Ennahdha ne se bat plus seulement contre les autres, mais aussi contre lui-même. Contre ses tendances à dominer la scène politique, et notamment les institutions clés du pays. Contre sa tendance aussi à gouverner seul, à reconstituer à sa façon le modèle politique, économique et social de la Tunisie. Le parti islamiste a toujours su profiter d’un avantage de circonstance. Jusqu’ici, cela paraissait simple et les convictions idéologiques de ses principaux dirigeants sont restées inchangées. Mais ils ne peuvent plus agir aujourd’hui comme avant, parce que tout simplement le contexte et le poids des adversaires ne sont plus les mêmes. Longtemps divisés, ces derniers s’offrent désormais l’opportunité, mais surtout la force de s’unir.

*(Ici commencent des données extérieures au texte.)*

### src/rtl/relwin_pkg.sv
package relwin_pkg;
    // Address map geometry
    localparam int ADDR_W = 32;
    localparam int SEL_W  = 2;
    localparam int OFF_W  = ADDR_W - SEL_W;
    localparam int DATA_W = 32;

    // Which register (if any) an access selects
    typedef enum logic [1:0] {
        REG_NONE = 2'd0,
        REG_CTRL = 2'd1,
        REG_MBAR = 2'd2,
        REG_HOLE = 2'd3
    } regsel_e;

    // Control register contents that are actually stored
    typedef struct packed {
        logic [SEL_W-1:0] base;
        logic             en;
    } win_ctrl_t;

    // Control register as seen on the bus: base at top, enable at bit 0
    function automatic logic [DATA_W-1:0] ctrl_to_word(input win_ctrl_t c);
        logic [DATA_W-1:0] w;
        w = '0;
        w[DATA_W-1 -: SEL_W] = c.base;
        w[0] = c.en;
        return w;
    endfunction

    // Bus word to stored control contents; reserved bits dropped
    function automatic win_ctrl_t word_to_ctrl(input logic [DATA_W-1:0] w);
        win_ctrl_t c;
        c.base = w[DATA_W-1 -: SEL_W];
        c.en   = w[0];
        return c;
    endfunction
endpackage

Ennahdha passe par des moments chargés et contraignants. Pour ses premiers responsables, comme pour son président, qui ont commis l’énorme erreur de subir les effets conjugués de connaissances insuffisantes de la scène politique et les modalités et les stratégies mal pensées, l’heure est venue de se poser des questions. De bonnes questions. Il est temps de se demander en effet les raisons qui ont amené le parti à s’isoler et à perdre de plus en plus ses alliés. De tenter d’en comprendre les ressorts internes.
Cela nous amène aussi à constater que les insignifiances et les dérives ne sont plus une affaire marginale au sein du parti, mais qu’elles concernent aussi des dirigeants qui n’arrivent plus à se rendre utiles, et dont le mode de pensée et le comportement ne sont plus aussi mobilisateurs et aussi stimulants que lors des premières années de la révolution. Difficilement identifiables, le discours et la méthode des responsables nahdhaouis sont devenus pour la plupart des observatoires désagréables, même intrigants pour certains de ses membres, à l’instar de Samir Dilou et Mohamed Ben Salem, qui estiment que la situation difficile du pays nécessite un esprit et un dialogue sages. Les approches préconisées offrent rarement le registre dans lequel les Tunisiens peuvent vraiment se retrouver. Le manque d’évolution du parti ne réside-t-il pas justement dans la transformation des idéaux et des objectifs de la révolution dans des revendications marquées par l’abandon progressif des grands principes et des grandes orientations auxquels aspire la Tunisie ?. En l’absence de discernement, le risque d’égarement sur un terrain glissant est bien réel. Faut-il rappeler à ce propos que lorsque les dérives et les dépassements se succèdent, c’est la crédibilité et la fiabilité du parti qui prennent un coup. Ennahdha est aujourd’hui à la croisée des chemins. Il passe par une étape compliquée dont l’issue est incertaine et surtout difficile à cerner.
Il y a une question dont la réponse a de fortes chances de donner une meilleure compréhension à ce qui se passe actuellement sur la scène politique : Ennahdha est-il toujours le parti le moins exposé aux secousses ? Une chose est sûre : le parti qui a le plus de sièges au Parlement n’est plus épargné. Il a quelque part pris le mauvais chemin. L’invisibilité dans les rouages est extrêmement significative. Tout ce qui paraissait un manquement ailleurs, commence à prendre forme au sein même du parti.